Keesokan Harinya. Hari telah pagi, Jonathan memilih untuk menemani Tasya di ruang perawatan VIP. Awalnya ingin berjaga, tapi karena rasa lelah, ia tertidur saat berjaga di sofa panjang. Perlahan, kedua matanya terbuka, Jonathan mengusap wajahnya. Ia melihat istrinya masih belum sadar, dan masih tertidur, mungkin sebentar lagi akan sadar, karena efek obatnya masih ada.
Jonathan berdiri dari duduknya, ia berjalan ke kamar mandi, untuk membersihkan wajahnya. Beberapa saat kemudian, ia keluar dari kamar mandi. Ia sedikit terkejut melihat Laura, Sarah, dan Nita sudah ada di dalam ruangan tempat perawatan istrinya. Bahkan ada Nadia di ruangan.
"Kalian telah datang." ucap Jonathan sambil berjalan mendekati mereka.
"Tentu saja, aku pasti datang untuk melihat kondisi salah satu sahabatku." jawab Laura.
"Bagaimana keadaannya ?" tanya Nadia mencemaskan menantunya.
"Dia baik-baik saja. Dia hanya kebanyakan pikiran dan sedikit setres." jawab Jonathan.
"Lalu apa yang telah terjadi ?" tanya Laura.
Jonathan pun menceritakan kejadiannya, yang dimana Tasya diculik entah oleh siapa. Namun sekarang Rino dan yang lainnya sedang mencari dalang di balik kejadian yang telah menimpa kepada istrinya.

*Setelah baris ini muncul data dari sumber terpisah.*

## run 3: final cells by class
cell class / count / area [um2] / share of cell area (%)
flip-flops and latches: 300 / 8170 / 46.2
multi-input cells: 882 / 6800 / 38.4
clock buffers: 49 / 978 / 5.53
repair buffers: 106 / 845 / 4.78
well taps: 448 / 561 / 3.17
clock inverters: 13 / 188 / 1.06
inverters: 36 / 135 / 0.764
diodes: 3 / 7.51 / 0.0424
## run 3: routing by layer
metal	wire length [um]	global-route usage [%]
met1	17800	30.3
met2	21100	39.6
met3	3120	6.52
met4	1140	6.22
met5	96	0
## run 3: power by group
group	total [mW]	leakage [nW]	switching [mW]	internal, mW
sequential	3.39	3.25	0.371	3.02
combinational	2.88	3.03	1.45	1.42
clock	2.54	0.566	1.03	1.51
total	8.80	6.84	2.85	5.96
## src/rtl/core/ptrc_pkg.sv

```systemverilog
// Package for the planar tile to raster converter.
// Holds the picture geometry, counter widths and the shade lookup.
// No dependencies.
package ptrc_pkg;

  // Picture size in 8x8 tiles.
  localparam int TILE_COLUMNS = 16;
  localparam int TILE_ROWS    = 14;

  localparam int COL_W = (TILE_COLUMNS > 1) ? $clog2(TILE_COLUMNS) : 1;
  localparam int ROW_W = (TILE_ROWS > 1) ? $clog2(TILE_ROWS) : 1;
  localparam int RIT_W = 3;

  localparam int PLANE_W  = 8;
  localparam int SHADE_W  = 8;
  localparam int PIXELS   = 8;
  localparam int X_W      = 8;
  localparam int Y_W      = 7;
  localparam int IN_DATA_W  = 2 * PLANE_W;
  localparam int OUT_FIELD_W = X_W + Y_W + PIXELS * SHADE_W;
  localparam int OUT_DATA_W  = ((OUT_FIELD_W + 7) / 8) * 8;

  localparam logic [COL_W-1:0] COL_LAST = COL_W'(TILE_COLUMNS - 1);
  localparam logic [ROW_W-1:0] ROW_LAST = ROW_W'(TILE_ROWS - 1);
  localparam logic [RIT_W-1:0] RIT_LAST = '1;

  localparam logic [X_W-1:0] BORDER_X = X_W'(16);
  localparam logic [Y_W-1:0] BORDER_Y = Y_W'(16);

  typedef logic [PIXELS-1:0][SHADE_W-1:0] shade_row_t;

  typedef struct packed {
    shade_row_t shades;
    logic       both_nonzero;
  } decode_res_t;

  // Pixel index: bit 0 from the first plane, bit 1 from the second plane.
  function automatic logic [SHADE_W-1:0] shade_of_index(input logic [1:0] idx);
    logic [SHADE_W-1:0] s;
    case (idx)
      2'd0:    s = 8'd255;
      2'd1:    s = 8'd170;
      2'd2:    s = 8'd85;
      default: s = 8'd0;
    endcase
    return s;
  endfunction

endpackage

```

## src/rtl/core/ptrc_decode.sv

```systemverilog
// Bitplane decoder: turns one pair of plane bytes into eight gray shades.
// Depends on ptrc_pkg.
module ptrc_decode
  import ptrc_pkg::*;
(
  input  logic [PLANE_W-1:0] first_plane,
  input  logic [PLANE_W-1:0] second_plane,
  output decode_res_t        res
);

  always_comb begin
    for (int p = 0; p < PIXELS; p++) begin
      // Pixel 0 is the leftmost, taken from the most significant bits.
      res.shades[p] = shade_of_index({second_plane[PIXELS-1-p], first_plane[PIXELS-1-p]});
    end
    res.both_nonzero = (first_plane != '0) && (second_plane != '0);
  end

endmodule

```

## src/rtl/core/planar_tile_to_raster_converter.sv

```systemverilog
// Top level of the planar tile to raster converter.
// Depends on ptrc_pkg and ptrc_decode.
//
// One transaction per cycle in each direction while out_tready is high: each input
// transaction carries one tile row as two bitplane bytes and gives exactly one
// output transaction with its raster position and eight gray shades. Data passes
// through an input register followed by the result register, so the input can take
// one more transaction while a result is held by backpressure. Tile rows run top to
// bottom within a tile, tiles left to right, then tile rows downward; tlast marks
// the final row of the picture and tuser then tells whether the picture was blank.
// Counters restart on their own after the last row. border_enable may change only
// while the block is idle.
module planar_tile_to_raster_converter
  import ptrc_pkg::*;
(
  input  logic                  clk,
  input  logic                  rst_n,
  input  logic                  cfg_wr_en,
  input  logic                  cfg_wr_data,   // border_enable
  input  logic                  in_tvalid,
  output logic                  in_tready,
  // [7:0] first_plane_byte, [15:8] second_plane_byte
  input  logic [IN_DATA_W-1:0]  in_tdata,
  output logic                  out_tvalid,
  input  logic                  out_tready,
  // [7:0] pixel_x_base, [14:8] pixel_y, [22:15] shade_0 ... [78:71] shade_7, [79] zero
  output logic [OUT_DATA_W-1:0] out_tdata,
  output logic                  out_tlast,     // picture_done
  output logic                  out_tuser      // picture_blank
);

  logic                 border_en_r;
  logic                 in_valid_r;
  logic [PLANE_W-1:0]   first_r;
  logic [PLANE_W-1:0]   second_r;
  logic [COL_W-1:0]     col_cnt_r;
  logic [ROW_W-1:0]     row_cnt_r;
  logic [RIT_W-1:0]     rit_cnt_r;
  logic                 blank_so_far_r;
  logic                 out_valid_r;
  logic [OUT_DATA_W-1:0] out_data_r;
  logic                 out_last_r;
  logic                 out_user_r;

  decode_res_t          dec;
  logic                 out_free;
  logic                 advance;
  logic                 last_rit;
  logic                 last_col;
  logic                 last_row;
  logic                 done_c;
  logic                 blank_c;
  logic [X_W-1:0]       x_c;
  logic [Y_W-1:0]       y_c;
  logic [OUT_DATA_W-1:0] data_nxt;

  ptrc_decode u_decode (
    .first_plane  (first_r),
    .second_plane (second_r),
    .res          (dec)
  );

  assign out_free  = !out_valid_r || out_tready;
  assign advance   = in_valid_r && out_free;
  assign in_tready = !in_valid_r || out_free;

  assign last_rit = (rit_cnt_r == RIT_LAST);
  assign last_col = (col_cnt_r == COL_LAST);
  assign last_row = (row_cnt_r == ROW_LAST);
  assign done_c   = last_rit && last_col && last_row;
  assign blank_c  = blank_so_far_r && !dec.both_nonzero;

  // 8 * column and 8 * tile row + row in tile are plain concatenations.
  assign x_c = X_W'({col_cnt_r, 3'b000}) + (border_en_r ? BORDER_X : '0);
  assign y_c = Y_W'({row_cnt_r, rit_cnt_r}) + (border_en_r ? BORDER_Y : '0);

  always_comb begin
    data_nxt = '0;
    data_nxt[X_W-1:0] = x_c;
    data_nxt[X_W +: Y_W] = y_c;
    for (int p = 0; p < PIXELS; p++) begin
      data_nxt[X_W + Y_W + p*SHADE_W +: SHADE_W] = dec.shades[p];
    end
  end

  always_ff @(posedge clk) begin
    if (!rst_n) begin
      border_en_r    <= 1'b0;
      in_valid_r     <= 1'b0;
      out_valid_r    <= 1'b0;
      col_cnt_r      <= '0;
      row_cnt_r      <= '0;
      rit_cnt_r      <= '0;
      blank_so_far_r <= 1'b1;
    end else begin
      if (cfg_wr_en) begin
        border_en_r <= cfg_wr_data;
      end
      if (in_tready) begin
        in_valid_r <= in_tvalid;
      end
      if (out_free) begin
        out_valid_r <= in_valid_r;
      end
      if (advance) begin
        if (done_c) begin
          col_cnt_r      <= '0;
          row_cnt_r      <= '0;
          rit_cnt_r      <= '0;
          blank_so_far_r <= 1'b1;
        end else begin
          blank_so_far_r <= blank_c;
          if (!last_rit) begin
            rit_cnt_r <= rit_cnt_r + 1'b1;
          end else begin
            rit_cnt_r <= '0;
            if (!last_col) begin
              col_cnt_r <= col_cnt_r + 1'b1;
            end else begin
              col_cnt_r <= '0;
              row_cnt_r <= row_cnt_r + 1'b1;
            end
          end
        end
      end
    end
  end

  // Payload registers carry no reset.
  always_ff @(posedge clk) begin
    if (in_tready && in_tvalid) begin
      first_r  <= in_tdata[PLANE_W-1:0];
      second_r <= in_tdata[PLANE_W +: PLANE_W];
    end
    if (advance) begin
      out_data_r <= data_nxt;
      out_last_r <= done_c;
      out_user_r <= done_c && blank_c;
    end
  end

  assign out_tvalid = out_valid_r;
  assign out_tdata  = out_data_r;
  assign out_tlast  = out_last_r;
  assign out_tuser  = out_user_r;

  a_blank_only_on_last: assert property (@(posedge clk) disable iff (!rst_n)
    out_valid_r && out_user_r |-> out_last_r)
    else $error("picture_blank set on a row that is not the last");

  a_counters_in_range: assert property (@(posedge clk) disable iff (!rst_n)
    (col_cnt_r <= COL_LAST) && (row_cnt_r <= ROW_LAST))
    else $error("tile counter beyond picture size");

  a_restart_after_done: assert property (@(posedge clk) disable iff (!rst_n)
    advance && done_c |=> (col_cnt_r == '0) && (row_cnt_r == '0) && (rit_cnt_r == '0)
      && blank_so_far_r)
    else $error("counters did not restart after the last row");

  a_result_follows_item: assert property (@(posedge clk) disable iff (!rst_n)
    advance |=> out_valid_r)
    else $error("result lost after an item left the input register");

endmodule
```

## config.mk

```make
export PLATFORM = sky130hd
export DESIGN_NAME = planar_tile_to_raster_converter
export DESIGN_NICKNAME = d
export VERILOG_FILES = /design/src/rtl/core/ptrc_pkg.sv /design/src/rtl/core/ptrc_decode.sv /design/src/rtl/core/planar_tile_to_raster_converter.sv
export SDC_FILE = /design/constraint.sdc
export NUM_CORES = 1
export LEC_CHECK = 0
export ABC_AREA = 1
export BUFFER_PORTS_ARGS = -buffer_cell sky130_fd_sc_hd__buf_2
export CORE_UTILIZATION = 50
export CTS_BUF_LIST = sky130_fd_sc_hd__clkbuf_2 sky130_fd_sc_hd__clkbuf_4 sky130_fd_sc_hd__clkbuf_8
export DETAILED_ROUTE_END_ITERATION = 8
export HOLD_SLACK_MARGIN = 0.08
export PLACE_DENSITY_LB_ADDON = 0.3
export SETUP_SLACK_MARGIN = 0.02
export SLEW_MARGIN = 20
export SYNTH_ARGS = -nofsm -noshare
export SYNTH_HDL_FRONTEND = slang
export SYNTH_SLANG_ARGS = --single-unit
export TNS_END_PERCENT = 5
```

## constraint.sdc

```tcl
create_clock -name clk -period 1.5 [get_ports clk]
set_input_delay 0.075 -clock clk [delete_from_list [all_inputs] [get_ports clk]]
set_output_delay 0.075 -clock clk [all_outputs]
set_load 0.01 [all_outputs]
```

Word level (Yosys, flattened, before mapping):

Cells that the tools add are included.

* memories: 0
* ROM bits: 0
* bits in writable memories: 0
* flip-flop bits (word level): 112
* output and inout bits: 84
* logic and storage cells: 81
* input port bits: 22
* latch bits: 0

* divide/modulo/power cells: 0
* multiply operators: 0
* equal/unequal tests: 19
* reduce and logical (&&, ||, !) cells: 26
* mux-type cells: 19
* bitwise operators: 0
* shifts and indexed selects: 0
* $add $sub $neg: 5
* $lt $le $gt $ge: 0

Operators with widths (number)
* $pmux 8 s3: 8
* $mux 4: 6
* $eq 2x1->1 const B: 8
* $eq 2x2->1 const B: 8
* $logic_not 2->1: 8
* $reduce_bool 8->1: 2
* $mux 5: 2
* $add 4x1->4 const B: 2
* $add 7x5->8: 1
* $eq 4x4->1 const B: 2
* $add 7x5->7: 1
* $logic_and 1x1->1: 7
* $mux 3: 2
* $reduce_bool 2->1: 2
* $add 3x1->3 const B: 1
* $eq 3x3->1 const B: 1
* $logic_not 1->1: 3
* $reduce_and 3->1: 1
* $logic_or 1x1->1: 2
* $reduce_and 2->1: 1
* $mux 1: 1

Longest topological paths before layout:

* depth in word-level cells: 5
* depth in mapped cells: 8
* mapped depth without buffers: 8

Modules after synthesis:

A second synthesis with hierarchy kept.

* cell total of the unflattened synthesis: 294
* area, all modules: 4220.3 um2

Modules (own cells, without submodules)
* planar_tile_to_raster_converter: seq. area each 3123.0 um2, area an instance 3743.6 um2, instances 1, cells an instance 215
* ptrc_decode: seq. area each 0.0 um2, area an instance 476.7 um2, instances 1, cells an instance 79

Least setup slack after synthesis:

Ideal clock, no wire load.

* kind: register to register
* start: register out_valid_r (netlist: out_tvalid)
* end: register first_r[0], enable pin
* required time: 1.136 ns
* setup time: 0.364 ns
* clock period less this slack: 1.318 ns
* buffers on the path: 0
* slack: 0.182 ns
* cell stages (with the launch flop): 4
* arrival: 0.954 ns
* cell sequence: dfxtp_1 nand3_1 nand2_1 inv_1

* cells in the longest elaborated chain, start to end: 4

RTL lines
* start, declared: RTL line planar_tile_to_raster_converter.sv:40 `logic out_valid_r;`
* start signal, assigned: RTL line planar_tile_to_raster_converter.sv:103 `out_valid_r <= in_valid_r;`
* $logic_not 1->1: RTL line planar_tile_to_raster_converter.sv:63 `assign out_free = !out_valid_r || out_tready;`
* $logic_or 1x1->1: RTL line planar_tile_to_raster_converter.sv:63
* $logic_or 1x1->1: RTL line planar_tile_to_raster_converter.sv:65 `assign in_tready = !in_valid_r || out_free;`
* via in_tready: RTL line planar_tile_to_raster_converter.sv:21 `output logic in_tready,`
* $logic_and 1x1->1: RTL line planar_tile_to_raster_converter.sv:131 `if (in_tready && in_tvalid) begin`
* end signal, assigned: RTL line planar_tile_to_raster_converter.sv:132 `first_r <= in_tdata[PLANE_W-1:0];`
* end, declared: RTL line planar_tile_to_raster_converter.sv:34 `logic [PLANE_W-1:0] first_r;`

The timed path passes the listed nets, and every way through them passes these cells.
A chain may end at the register's enable or synchronous reset.

Worst setup path in the final report:

* start: register rit_cnt_r[0]
* end: register row_cnt_r[0]

* cells in the longest elaborated chain, start to end: 5
* elaborated cells between the ends (all ways): 7
* classes of those cells: eq/ne: 1; mux: 1; reduce/logical: 5

RTL lines
* start, declared: RTL line planar_tile_to_raster_converter.sv:38 `logic [RIT_W-1:0] rit_cnt_r;`
* start signal, assigned: RTL line planar_tile_to_raster_converter.sv:114 `rit_cnt_r <= rit_cnt_r + 1'b1;`
* $eq 3x3->1 *: RTL line planar_tile_to_raster_converter.sv:67 `assign last_rit = (rit_cnt_r == RIT_LAST);`
* $logic_and 1x1->1 (2 in a row): RTL line planar_tile_to_raster_converter.sv:70 `assign done_c = last_rit && last_col && last_row;`
* $reduce_bool 2->1 (no source line)
* $reduce_and 3->1 (no source line)
* end signal, assigned: RTL line planar_tile_to_raster_converter.sv:121 `row_cnt_r <= row_cnt_r + 1'b1;`
* end, declared: RTL line planar_tile_to_raster_converter.sv:37 `logic [ROW_W-1:0] row_cnt_r;`

Every way passes the cells marked *; elsewhere a longest branch is shown, timed or not.
==> src/hw/rtl/sorted_priority_queue.sv <==
// Sorted priority queue built as a row of compare-and-shift cells.
// Each request is applied to the whole row in the cycle it is accepted.
// The result appears in the output register in the cycle after acceptance.
// Throughput is one request per cycle; input stalls only while a result waits.
// Synchronous active-low reset empties the queue and clears the output valid.
module sorted_priority_queue (
  input  logic                              clk,
  input  logic                              rst_n,
  input  logic                              in_valid,
  output logic                              in_stall,
  input  logic [1:0]                        in_mode,
  input  logic signed [spq_pkg::DATA_W-1:0] in_value,
  input  logic signed [spq_pkg::DATA_W-1:0] in_priority_req,
  output logic                              out_valid,
  input  logic                              out_stall,
  output logic [1:0]                        out_status,
  output logic signed [spq_pkg::DATA_W-1:0] out_value,
  output logic signed [spq_pkg::DATA_W-1:0] out_priority,
  output logic [spq_pkg::OCC_W-1:0]         out_occupancy
);

  logic                              accept;
  logic                              is_pop;
  logic                              full;
  logic                              empty;
  spq_pkg::cmd_t                     cmd;
  logic [spq_pkg::CNT_W-1:0]         count_r;
  logic [spq_pkg::CNT_W-1:0]         count_nxt;
  logic                              out_valid_r;
  logic                              out_valid_nxt;
  spq_pkg::status_t                  status_r;
  spq_pkg::status_t                  status_nxt;
  logic signed [spq_pkg::DATA_W-1:0] out_value_r;
  logic signed [spq_pkg::DATA_W-1:0] out_value_nxt;
  logic signed [spq_pkg::DATA_W-1:0] out_priority_r;
  logic signed [spq_pkg::DATA_W-1:0] out_priority_nxt;

  logic                              go       [spq_pkg::CAPACITY];
  logic signed [spq_pkg::DATA_W-1:0] cell_val [spq_pkg::CAPACITY];
  logic signed [spq_pkg::DATA_W-1:0] cell_pri [spq_pkg::CAPACITY];

  assign in_stall = out_valid_r && out_stall;
  assign accept   = in_valid && !in_stall;
  assign is_pop   = in_mode[1];
  assign full     = (count_r == spq_pkg::CNT_W'(spq_pkg::CAPACITY));
  assign empty    = (count_r == '0);

  always_comb begin
    cmd.push         = accept && !is_pop && !full;
    cmd.pop          = accept && is_pop && !empty;
    cmd.after_eq     = (in_mode == spq_pkg::MODE_PUSH_AFTER);
    cmd.value        = in_value;
    cmd.priority_key = in_priority_req;
  end

  for (genvar i = 0; i < spq_pkg::CAPACITY; i++) begin : g_cell
    logic                              l_go;
    logic signed [spq_pkg::DATA_W-1:0] l_val;
    logic signed [spq_pkg::DATA_W-1:0] l_pri;
    logic signed [spq_pkg::DATA_W-1:0] r_val;
    logic signed [spq_pkg::DATA_W-1:0] r_pri;

    if (i == 0) begin : g_head
      assign l_go  = 1'b1;
      assign l_val = '0;
      assign l_pri = '0;
    end else begin : g_body
      assign l_go  = go[i-1];
      assign l_val = cell_val[i-1];
      assign l_pri = cell_pri[i-1];
    end

    if (i == spq_pkg::CAPACITY - 1) begin : g_tail
      assign r_val = '0;
      assign r_pri = '0;
    end else begin : g_inner
      assign r_val = cell_val[i+1];
      assign r_pri = cell_pri[i+1];
    end

    spq_cell u_cell (
      .clk            (clk),
      .cmd            (cmd),
      .occupied       (count_r > spq_pkg::CNT_W'(i)),
      .left_go        (l_go),
      .left_value     (l_val),
      .left_priority  (l_pri),
      .right_value    (r_val),
      .right_priority (r_pri),
      .go             (go[i]),
      .value          (cell_val[i]),
      .priority_val   (cell_pri[i])
    );
  end

  always_comb begin
    count_nxt        = count_r;
    out_valid_nxt    = out_valid_r && out_stall;
    status_nxt       = status_r;
    out_value_nxt    = out_value_r;
    out_priority_nxt = out_priority_r;
    if (accept) begin
      out_valid_nxt    = 1'b1;
      out_value_nxt    = '0;
      out_priority_nxt = '0;
      priority if (is_pop && empty) begin
        status_nxt = spq_pkg::ST_POP_EMPTY;
      end else if (is_pop) begin
        status_nxt       = spq_pkg::ST_POPPED;
        out_value_nxt    = cell_val[0];
        out_priority_nxt = cell_pri[0];
        count_nxt        = count_r - spq_pkg::CNT_W'(1);
      end else if (full) begin
        status_nxt = spq_pkg::ST_PUSH_FULL;
      end else begin
        status_nxt = spq_pkg::ST_INSERTED;
        count_nxt  = count_r + spq_pkg::CNT_W'(1);
      end
    end
  end

  always_ff @(posedge clk) begin
    if (!rst_n) begin
      count_r     <= '0;
      out_valid_r <= 1'b0;
    end else begin
      count_r     <= count_nxt;
      out_valid_r <= out_valid_nxt;
    end
  end

  always_ff @(posedge clk) begin
    status_r       <= status_nxt;
    out_value_r    <= out_value_nxt;
    out_priority_r <= out_priority_nxt;
  end

  logic [spq_pkg::OCC_W-1:0] occ_r;
  logic [spq_pkg::OCC_W-1:0] occ_nxt;

  assign occ_nxt = accept ? spq_pkg::OCC_W'(count_nxt) : occ_r;

  always_ff @(posedge clk) begin
    occ_r <= occ_nxt;
  end

  assign out_valid     = out_valid_r;
  assign out_status    = status_r;
  assign out_value     = out_value_r;
  assign out_priority  = out_priority_r;
  assign out_occupancy = occ_r;

endmodule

Jonathan juga kembali memberitahu kalau istrinya tengah mengandung calon anaknya. Tentu saja, mendengar itu, semua sangat senang bahagai. Terutama Nadia, ia bahagia sekaligus tidak menyangka, kalau dirinya akan memiliki cucu.
Lalu Jonathan bertanya kepada Nadia, dimana keberadaan adiknya. Nadia hanya menjawab kalau adiknya berada di rumah, karena masih membutuhkan waktu untuk menerima kenyataan tentang kejahatan Jimmy.
Mendengar itu, Jonathan tidak mempermasalahkan itu. Karena ia tahu, semua orang jika berada diposisinya, pasti membutuhkan waktu.
Tiba-tiba terdengar notifikasi di ponsel milik Jonathan. Ia segera membuka ponsel untuk membaca isi pesan chat dari Rino. Setelah membacanya, ia segera berpamitan kepada semua orang yang ada di dalam ruangan.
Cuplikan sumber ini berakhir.